In The Motion Picture, the most major redesign in that era, the refit of the Enterprise was written into the script as essential to the plot. The redesign of the Klingons was later established as a real change in DS9 then explained in ENT. When the show twice returned to the TOS era via time travel, once in DS9's 1996 "Trials and Tribble-ations", and again in ENT's 2005 "In a Mirror Darkly" and "These are the Voyages...", TOS's visual canonicity was established as firm canon. Mike Okuda, The Encyclopedia, Chronology, etc, all treated screen canon as the standard of truth in the 80s, 90s and 2000s.

1968, the Klingon battlecruiser:
C5EdysS.jpg


1979-2001, the higher detailed Klingon battlecruiser:
CZR4XRl.jpg


2009, the Kelvin timeline's battlecruiser:
BvcU3Xq.jpg


2017, unrecognisable redesign, appearing like a Wraith cruiser from Stargate Atlantis:
FB4dT7x.jpg


Now, DSC has been claimed on multiple occasions to be a "prime timeline" show, which in Star Trek, basically means something that fits into the 1966-2005 universe, visually and politically. This claim is despite some famous outright replacements of visual canon in DSC, such as the big controversy over the Klingon D7. Or the continued use of cloaking devices as central to the entire season's plot, in direct contradiction of TOS (an unnecessary error that was first introduced in ENT and regarded as the worst continuity error in Trek's history by it's implications, but again easier to explain away in that case). Now we have, for the first time, insight on how designs had to be "25% different" to prime Trek, whatever that may mean:

"Gabriel Charles Koerner John Eaves, was the "25 percent difference" mandate creative or legal?"

"Scott Schneider Legal."

"Gabriel Charles Koerner Man, its just baffling, considering that CBS can sell the original Constitution Class design in form of toys, model kits, all manners of licensed merch... but it can't be included in new Trek TV productions?"

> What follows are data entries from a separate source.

## src/rtl/mod_exp_sequencer.sv

```systemverilog
// Issuing side of the modular multiplier: left-to-right square-and-multiply over
// every exponent bit, one multiply in flight, with a response watchdog.
module mod_exp_sequencer #(
    parameter int EXP_BITS = 256,
    parameter int TIMEOUT  = 64,
    parameter int CNT_W    = 9
) (
    input  logic                clock,
    input  logic                reset,
    input  logic                start,
    input  logic [255:0]        base,
    input  logic [EXP_BITS-1:0] exponent,
    output logic                busy,
    output logic                done,
    output logic                error,
    output logic [255:0]        result,
    output logic                mul_in_valid,
    output logic [255:0]        mul_x,
    output logic [255:0]        mul_y,
    input  logic [255:0]        mul_q,
    input  logic                mul_out_valid
);

    // state    | meaning
    // IDLE     | waiting for start
    // SQ_ISSUE | issue acc*acc
    // SQ_WAIT  | wait for square result
    // MU_ISSUE | issue acc*base
    // MU_WAIT  | wait for multiply result
    // FINISH   | publish result, pulse done
    // ERR      | watchdog expired, flag error, pulse done
    localparam logic [2:0] IDLE     = 3'd0;
    localparam logic [2:0] SQ_ISSUE = 3'd1;
    localparam logic [2:0] SQ_WAIT  = 3'd2;
    localparam logic [2:0] MU_ISSUE = 3'd3;
    localparam logic [2:0] MU_WAIT  = 3'd4;
    localparam logic [2:0] FINISH   = 3'd5;
    localparam logic [2:0] ERR      = 3'd6;

    localparam logic [CNT_W-1:0]    IDX_LAST = CNT_W'(EXP_BITS - 1);
    localparam logic [CNT_W-1:0]    IDX_ONE  = CNT_W'(1);
    localparam logic [6:0]          WDOG_MAX = 7'(TIMEOUT);
    localparam logic [EXP_BITS-1:0] EXP_ONE  = EXP_BITS'(1);

    logic [2:0]          state_q, state_d;
    logic [255:0]        acc_q, acc_d;
    logic [255:0]        base_q, base_d;
    logic [EXP_BITS-1:0] exp_q, exp_d;
    logic [CNT_W-1:0]    idx_q, idx_d;
    logic [6:0]          wdog_q, wdog_d;
    logic                busy_q, busy_d;
    logic                done_q, done_d;
    logic                error_q, error_d;
    logic [255:0]        result_q, result_d;
    logic [255:0]        mul_x_q, mul_x_d;
    logic [255:0]        mul_y_q, mul_y_d;
    logic                waiting;
    logic                cur_bit;

    assign waiting = (state_q == SQ_WAIT) || (state_q == MU_WAIT);
    assign cur_bit = |(exp_q & (EXP_ONE << idx_q));

    always_comb begin
        state_d  = state_q;
        acc_d    = acc_q;
        base_d   = base_q;
        exp_d    = exp_q;
        idx_d    = idx_q;
        wdog_d   = wdog_q;
        busy_d   = busy_q;
        done_d   = 1'b0;
        error_d  = error_q;
        result_d = result_q;
        mul_x_d  = mul_x_q;
        mul_y_d  = mul_y_q;

        // A response outside a wait state is a protocol fault, except a stale one after an abort.
        if (mul_out_valid && !waiting && !(state_q == IDLE && !busy_q)) begin
            error_d = 1'b1;
        end

        case (state_q)
            IDLE: begin
                if (start) begin
                    base_d  = base;
                    exp_d   = exponent;
                    acc_d   = 256'd1;
                    idx_d   = IDX_LAST;
                    error_d = 1'b0;
                    busy_d  = 1'b1;
                    state_d = (exponent == '0) ? FINISH : SQ_ISSUE;
                end
            end
            SQ_ISSUE: begin
                mul_x_d = acc_q;
                mul_y_d = acc_q;
                wdog_d  = '0;
                state_d = SQ_WAIT;
            end
            SQ_WAIT: begin
                if (mul_out_valid) begin
                    acc_d = mul_q;
                    if (cur_bit) begin
                        state_d = MU_ISSUE;
                    end else if (idx_q == '0) begin
                        state_d = FINISH;
                    end else begin
                        idx_d   = idx_q - IDX_ONE;
                        state_d = SQ_ISSUE;
                    end
                end else if (wdog_q == WDOG_MAX) begin
                    state_d = ERR;
                end else begin
                    wdog_d = wdog_q + 7'd1;
                end
            end
            MU_ISSUE: begin
                mul_x_d = acc_q;
                mul_y_d = base_q;
                wdog_d  = '0;
                state_d = MU_WAIT;
            end
            MU_WAIT: begin
                if (mul_out_valid) begin
                    acc_d = mul_q;
                    if (idx_q == '0) begin
                        state_d = FINISH;
                    end else begin
                        idx_d   = idx_q - IDX_ONE;
                        state_d = SQ_ISSUE;
                    end
                end else if (wdog_q == WDOG_MAX) begin
                    state_d = ERR;
                end else begin
                    wdog_d = wdog_q + 7'd1;
                end
            end
            FINISH: begin
                result_d = acc_q;
                done_d   = 1'b1;
                busy_d   = 1'b0;
                state_d  = IDLE;
            end
            ERR: begin
                error_d = 1'b1;
                done_d  = 1'b1;
                busy_d  = 1'b0;
                state_d = IDLE;
            end
            default: state_d = IDLE;
        endcase
    end

    always_ff @(posedge clock) begin
        if (reset) begin
            state_q  <= IDLE;
            acc_q    <= '0;
            base_q   <= '0;
            exp_q    <= '0;
            idx_q    <= '0;
            wdog_q   <= '0;
            busy_q   <= 1'b0;
            done_q   <= 1'b0;
            error_q  <= 1'b0;
            result_q <= '0;
            mul_x_q  <= '0;
            mul_y_q  <= '0;
        end else begin
            state_q  <= state_d;
            acc_q    <= acc_d;
            base_q   <= base_d;
            exp_q    <= exp_d;
            idx_q    <= idx_d;
            wdog_q   <= wdog_d;
            busy_q   <= busy_d;
            done_q   <= done_d;
            error_q  <= error_d;
            result_q <= result_d;
            mul_x_q  <= mul_x_d;
            mul_y_q  <= mul_y_d;
        end
    end

    // Operands go out in the issue cycle itself and are held afterwards.
    assign mul_in_valid = (state_q == SQ_ISSUE) || (state_q == MU_ISSUE);
    assign mul_x        = mul_x_d;
    assign mul_y        = mul_y_d;
    assign busy         = busy_q;
    assign done         = done_q;
    assign error        = error_q;
    assign result       = result_q;

endmodule

```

"John Eaves Samuel Cockings your asking the wrong guy. I only know there is a division of property and when the task at hand asks for 25% changes or a whole new design I know that what ever it is is not allowed to be used"

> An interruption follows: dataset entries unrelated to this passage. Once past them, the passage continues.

**config.mk**
```make
export PLATFORM = sky130hd
export DESIGN_NAME = uart_rx_os
export DESIGN_NICKNAME = d
export VERILOG_FILES = /design/src/rtl/uart_rx_os.sv
export SDC_FILE = /design/constraint.sdc
export NUM_CORES = 1
export LEC_CHECK = 0
export BUFFER_PORTS_ARGS = -buffer_cell sky130_fd_sc_hd__buf_2
export CAP_MARGIN = 20
export CELL_PAD_IN_SITES_DETAIL_PLACEMENT = 1
export CELL_PAD_IN_SITES_GLOBAL_PLACEMENT = 1
export CORE_ASPECT_RATIO = 1.2
export CORE_MARGIN = 1
export CORE_UTILIZATION = 47
export DETAILED_ROUTE_END_ITERATION = 8
export PLACE_DENSITY = 0.78
export RECOVER_POWER = 25
export SLEW_MARGIN = 20
export SYNTH_ARGS = -nofsm -noshare
export SYNTH_HDL_FRONTEND = slang
export SYNTH_SLANG_ARGS = --single-unit
```
**constraint.sdc**
```tcl
create_clock -name sysclk_in -period 2.45 [get_ports sysclk_in]
set_input_delay 0.245 -clock sysclk_in [delete_from_list [all_inputs] [get_ports sysclk_in]]
set_output_delay 0.245 -clock sysclk_in [all_outputs]
set_load 0.05 [all_outputs]
```
**src/rtl/uart_rx_os.sv**
```systemverilog
// Oversampling UART receiver: 2-flop synchronizer, start validation, 3-sample majority per bit.
// Completed frames report as one-cycle valid/framing/parity pulses; rx_data_out holds the last frame.
module uart_rx_os #(
  parameter int CLK_DIV      = 4,
  parameter int OVERSAMPLING = 8,
  parameter int DATA_BITS    = 8,
  parameter int PARITY_EN    = 0,
  parameter int PARITY_ODD   = 0
) (
  input  logic                 sysclk_in,
  input  logic                 nrst_in,
  input  logic                 rx_serial_in,
  output logic [DATA_BITS-1:0] rx_data_out,
  output logic                 rx_valid_out,
  output logic                 rx_busy_out,
  output logic                 rx_frame_err_out,
  output logic                 rx_parity_err_out
);

  localparam int DIV_W = (CLK_DIV > 1) ? $clog2(CLK_DIV) : 1;
  localparam int OS_W  = $clog2(OVERSAMPLING);
  localparam int BIT_W = $clog2(DATA_BITS);
  localparam int OS_H  = OVERSAMPLING / 2;

  typedef enum logic [2:0] {S_IDLE, S_START, S_DATA, S_PARITY, S_STOP, S_BREAK} state_t;

  state_t               state_q, state_d;
  logic                 sync1_q, sync1_d;
  logic                 rxs_q, rxs_d;
  logic                 rxs_dly_q, rxs_dly_d;
  logic [DIV_W-1:0]     div_q, div_d;
  logic [OS_W-1:0]      s_q, s_d;
  logic [BIT_W-1:0]     bit_q, bit_d;
  logic [1:0]           smp_q, smp_d;
  logic [DATA_BITS-1:0] shreg_q, shreg_d;
  logic                 perr_q, perr_d;
  logic [DATA_BITS-1:0] data_q, data_d;
  logic                 valid_q, valid_d;
  logic                 ferr_q, ferr_d;
  logic                 perr_pls_q, perr_pls_d;

  logic            tick, wrap, decide, maj;
  logic [OS_W-1:0] s_nxt;

  always_comb begin
    state_d    = state_q;
    sync1_d    = rx_serial_in;
    rxs_d      = sync1_q;
    rxs_dly_d  = rxs_q;
    div_d      = div_q;
    s_d        = s_q;
    bit_d      = bit_q;
    smp_d      = smp_q;
    shreg_d    = shreg_q;
    perr_d     = perr_q;
    data_d     = data_q;
    valid_d    = 1'b0;
    ferr_d     = 1'b0;
    perr_pls_d = 1'b0;

    // Sample points are named by the index value the tick moves s to.
    tick   = (div_q == DIV_W'(CLK_DIV - 1));
    s_nxt  = (s_q == OS_W'(OVERSAMPLING - 1)) ? '0 : s_q + 1'b1;
    wrap   = tick && (s_q == OS_W'(OVERSAMPLING - 1));
    decide = tick && (s_nxt == OS_W'(OS_H + 1));
    maj    = (smp_q[0] & smp_q[1]) | (smp_q[0] & rxs_q) | (smp_q[1] & rxs_q);

    if (state_q != S_IDLE && state_q != S_BREAK) begin
      div_d = tick ? '0 : div_q + 1'b1;
      if (tick) s_d = s_nxt;
      if (tick && s_nxt == OS_W'(OS_H - 1)) smp_d[0] = rxs_q;
      if (tick && s_nxt == OS_W'(OS_H))     smp_d[1] = rxs_q;
    end

    case (state_q)
      S_IDLE: begin
        if (rxs_dly_q && !rxs_q) begin
          state_d = S_START;
          div_d   = '0;
          s_d     = '0;
        end
      end
      S_START: begin
        if (decide && maj) begin
          state_d = S_IDLE;
        end else if (wrap) begin
          state_d = S_DATA;
          bit_d   = '0;
          perr_d  = 1'b0;
        end
      end
      S_DATA: begin
        if (decide) shreg_d = {maj, shreg_q[DATA_BITS-1:1]};
        if (wrap) begin
          if (bit_q == BIT_W'(DATA_BITS - 1)) state_d = (PARITY_EN != 0) ? S_PARITY : S_STOP;
          else                                 bit_d   = bit_q + 1'b1;
        end
      end
      S_PARITY: begin
        if (decide) perr_d = (^shreg_q) ^ maj ^ 1'(PARITY_ODD);
        if (wrap)   state_d = S_STOP;
      end
      S_STOP: begin
        // Decided mid-bit so a back-to-back start edge is seen from IDLE.
        if (decide) begin
          data_d     = shreg_q;
          perr_pls_d = perr_q;
          if (maj) begin
            valid_d = !perr_q;
            state_d = S_IDLE;
          end else begin
            ferr_d  = 1'b1;
            state_d = S_BREAK;
          end
        end
      end
      S_BREAK: begin
        if (rxs_q) state_d = S_IDLE;
      end
      default: state_d = S_IDLE;
    endcase
  end

  always_ff @(posedge sysclk_in or negedge nrst_in) begin
    if (!nrst_in) begin
      state_q    <= S_IDLE;
      sync1_q    <= 1'b1;
      rxs_q      <= 1'b1;
      rxs_dly_q  <= 1'b1;
      div_q      <= '0;
      s_q        <= '0;
      bit_q      <= '0;
      smp_q      <= '0;
      shreg_q    <= '0;
      perr_q     <= 1'b0;
      data_q     <= '0;
      valid_q    <= 1'b0;
      ferr_q     <= 1'b0;
      perr_pls_q <= 1'b0;
    end else begin
      state_q    <= state_d;
      sync1_q    <= sync1_d;
      rxs_q      <= rxs_d;
      rxs_dly_q  <= rxs_dly_d;
      div_q      <= div_d;
      s_q        <= s_d;
      bit_q      <= bit_d;
      smp_q      <= smp_d;
      shreg_q    <= shreg_d;
      perr_q     <= perr_d;
      data_q     <= data_d;
      valid_q    <= valid_d;
      ferr_q     <= ferr_d;
      perr_pls_q <= perr_pls_d;
    end
  end

  assign rx_data_out       = data_q;
  assign rx_valid_out      = valid_q;
  assign rx_busy_out       = (state_q != S_IDLE);
  assign rx_frame_err_out  = ferr_q;
  assign rx_parity_err_out = perr_pls_q;

endmodule

```
==> impl_metrics.yaml <==
place:
  place_area_um2: 1840
  portBuffers: 14
  gp_congestion: 0.813
  place_inst: 191
  hpwl_mm: 2.56
outcome:
  status: "complete, but fails checks"
  violations: "max-capacitance violations, max-slew violations"
cts:
  clk_latency_ps: 290
  cts_tree: "built"
  cts-hold-fix-buffers: 0
  h-tree-depth: 2
  post_cts.repair.setup_buffers: 0
  clockBufferDepth: 2
  cts_resized: 0
  cts_made_buffers: 5
  cts_sinks: 36
  clk_pin_slew_ps: 70
  cts-root-buf: "clkbuf_8"
synth:
  synth_top_area_share_pct: 47.4
  synth.avg_cell_area_um2: 12.1
  syn_area_um2: 1740
  synth_seq_cells: 36
  netlist_instances: 144
  ys_seq_area_share_pct: 51.9
  synth_area_leaders: "dfrtp_1 47%, mux2_2 12%, ha_1 5.7%, dfstp_2 4.5%, xnor2_1 3.0%"
  syn-num-nets: 155
  ys_warn_count: 0
  yosys.area.top_type: "dfrtp_1"
  synth_cell_types: 37
route:
  wl_mm: 3.56
  vias: 1156
  post-route-drc-count: 0
  wl_per_cell_um: 18.0
  drt_iter0_drc: 23
  dr.pass1.iters: 4
  vias_per_cell: 5.84
  postRouteAntennaNets: 0
floorplan:
  dieArea_um2: 3960
  rows: 23
  io_pins: 15
  fp.dieH_um: 68.7
  fp.dieW_um: 57.6
  start_util_pct: 50.5
  core_um2: 3450
global_route:
  grt_use_met3_pct: 5.41
  track_usage_pct: 21.0
  grt_pass1_vias: 1235
  grt_max_degree: 37
  grt_pass1_wl_mm: 5.87
  grt_busiest_layer: "met2"
  grt-ovfl-total: 0
  met1_usage_pct: 21.2
  globalRouteMet2Util_pct: 40.1
  antenna_found_initial: 0
timing:
  final.setup.tns_ps: 0
  rsz0062_at_grt: "false"
  skew_ps: 5.46
  hold_viol: 0
  fin_crit_ps: 2060
  setup_viol: 0
  max_slew_margin_pct: -26.3
  post-route-period-util_pct: 84.0
  worstMarginPinSlew_ps: 1890
  fmax_mhz: 486
  drv_slew: 37
setup_path:
  end_kind: "register"
  r2r_cells: 6
  reg2reg_slack_ps: 390
  crit-reg2reg-launch: "s_q[0]$_DFF_PN0_"
  cpMostUsedCell: "ha_1"
  cp-start-kind: "register"
  cp_slowest_stage_delay_ps: 420
  path_cells: "ha_1 > ha_1 > and3_1 > a21oi_2 > o21ai_2 > mux2_2"
  arrival_ps: 2230
  reg2reg_to: "bit_q[0]$_DFFE_PN0P_"
  critPathLaunch: "s_q[0]$_DFF_PN0_"
  cp_slowest_cell: "dfrtp_1"
  path_max_fanout: 6
  endpoint: "bit_q[0]$_DFFE_PN0P_"
  critPathKind: "register to register"
  required_ps: 2620
power_and_ir_drop:
  combPwrFrac_pct: 29.9
  leakage_uw: 0.000952
  ir_worst_vdd_mv: 0.501
  p_int_uw: 1080
  power_density_nw_per_um2: 875
  switching_share_pct: 35.6
  p_sw_uw: 596
  power_uw: 1670
  pwr-share-seq_pct: 46.6
  p_clk_share_pct: 23.4
hold_path:
  hold_class: "primary input to register"
layout:
  final_area_um2: 1910
  fill_cells: 373
  nets: 172
  num_antenna_cells: 0
  fin_util_pct: 55.4
  instances_no_fill: 198
  area_delta_synth_final_pct: 9.76
  post_route_cells_drive_above_1_share_pct: 29.2
run:
  max_cap_viol_count: 1
-- metrics by stage --
step                      hold WS, ps  setup WS, ps
after floorplan                 -50.6           571
after global placement            346           508
after detailed placement          347           415
after CTS                        47.5           383
after global routing             40.9           244
final                            56.5           392
-- sequential cells by signal, indices dropped and copies added, names as in the netlist --
| register | cells |
|---|---|
| rx_frame_err_out | 1 |
| smp_q | 2 |
| rxs_dly_d | 1 |
| rx_data_out | 8 |
| rx_parity_err_out | 1 |
| perr_q | 1 |
| s_q | 3 |
| div_q | 2 |
| rxs_d | 1 |
| bit_q | 3 |
| rx_valid_out | 1 |
| state_q | 3 |
| rxs_dly_q | 1 |
| shreg_q | 8 |
-- cell families after synthesis --
kind of cell	count (synthesis)	share of synthesized area, %
AND/OR/NAND/NOR	37	11.2
flip-flops	36	51.9
multiplexers	24	15.1
AO/OA/AOI/OAI	19	7.75
buffers and inverters	11	2.80
adder cells (fa/ha/maj)	9	6.39
XOR/XNOR	8	4.81
-- per-layer routing --
metal,vias to the layer above,wire (um)
li1,534,-
met1,588,1400
met2,23,1950
met3,11,118
met4,0,93
met5,-,0
-- power groups by stage --
stage               combinational [uW]  clock (uW)  sequential [uW]
floorplan                          428           0              736
global placement                   467           0              779
detailed placement                 504           0              790
CTS                                507         404              779
global route                       569         424              794
finish                             501         392              780
-- cell usage after synthesis --
| cell | instances |
|---|---|
| or3_1 | 3 |
| xnor3_1 | 1 |
| nand2_1 | 10 |
| nor2_1 | 11 |
| nand4_1 | 1 |
| buf_2 | 3 |
| mux2_1 | 1 |
| mux2i_1 | 5 |
| nor3b_1 | 2 |
| a311o_1 | 1 |
| a32oi_1 | 1 |
| a21o_1 | 1 |
| a21oi_2 | 1 |
| ha_1 | 8 |
| and3_1 | 1 |
| nor4_1 | 1 |
| o21ai_2 | 2 |
| dfstp_2 | 3 |
| nor3b_2 | 1 |
| a2bb2oi_1 | 1 |
| inv_1 | 7 |
| o311ai_0 | 1 |
| xor2_1 | 1 |
| a31oi_1 | 1 |
| a21oi_1 | 5 |
| maj3_2 | 1 |
| nand3_4 | 1 |
| dfrtp_1 | 33 |
| o211ai_1 | 2 |
| buf_4 | 1 |
| o21ai_0 | 2 |
| nand2b_1 | 2 |
| o2111ai_1 | 1 |
| xnor2_1 | 6 |
| nor3_1 | 3 |
| mux2_2 | 18 |
| nand2_2 | 1 |
-- cells in the final DEF, fill, tap and decap left out, types with 3 or more instances in the layout --
master    instances
xnor2_1           6
nand2_1          10
clkbuf_8          5
dfrtp_1          33
mux2_2           18
inv_1             7
buf_2            13
nor3_1            3
a21oi_1           5
dfstp_2           3
or3_1             3
nor2_1           11
mux2i_1           5
ha_1              8
-- worst max-delay path, delay by kind of cell, from the launching register on --
| family | cells | cell delay, ps |
|---|---|---|
| DFF | 1 | 420 |
| AOI/OAI and AO/OA | 2 | 370 |
| muxes | 1 | 290 |
| adders and majority gates | 2 | 550 |
| and+or+nand+nor | 1 | 300 |
-- how the worst min path moves through the flow --
stage	slack (ps)	from	endpoint	depth (start not counted)
final	60	rx_serial_in	rxs_d$_DFF_PN1_	1
after detailed placement	350	rxs_d$_DFF_PN1_	rxs_dly_d$_DFF_PN1_	0
after floorplan	-50	nrst_in	bit_q[0]$_DFFE_PN0P_	0
after global routing	40	rx_serial_in	rxs_d$_DFF_PN1_	1
after global placement	350	nrst_in	s_q[2]$_DFF_PN0_	1
after CTS	50	rx_serial_in	rxs_d$_DFF_PN1_	1
-- area by class of cell --
cell class | instances | area, um2 | area share (%)
clock buffers | 6 | 72.6 | 3.79
repair buffers | 14 | 68.8 | 3.60
well taps | 37 | 46.3 | 2.42
flip-flops and latches | 36 | 905 | 47.3
inverters | 7 | 26.3 | 1.37
clock inverters | 1 | 5.00 | 0.262
multi-input cells | 97 | 790 | 41.3
No activity file was read; power rests on OpenSTA's default activity.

There is now evidence that the production crew were given some kind of directive to deliberately make designs different. Not just reinterpret or fiddle imagery as a "refit", but outright replace it. I would argue this entire affair of claiming DSC as prime timeline, has been damaging to fan relations. Fans should ideally be your biggest advocates. It seems that the constant talk of how the show is "prime timeline", is a strategy to sit on the fence, and try to masquerade as both "prime" and "reboot" for as long as possible, presumably to attract viewers. The fence sitting is causing bad faith. Being honest, that producers find prime's visuals too restrictive, would allow people to judge it as a distinct setting, on it's own merits. Here is a quote from showrunners:

“We are the original timeline with the TV shows and movies that fit into that,” Goldsman said during a press conference at New York Comic Con. “We are wildly aware of everything that appears to be a deviation from canon and we will close out all of those issues before they arrive at the 10-year period and hit The Original Series.”

A 'new version' of the prime timeline, is by definition, not the prime timeline, unless you are a kid's comic book. Essentially, when someone adapts Shakespeare anew, but chooses to set it in a different century, using different costumes, they are creating a new setting for the play. Likewise, DSC has created a new setting for Star Trek. Unless they throw in a few classic D7's and classic Klingons, maybe they should pick one message, and fully commit.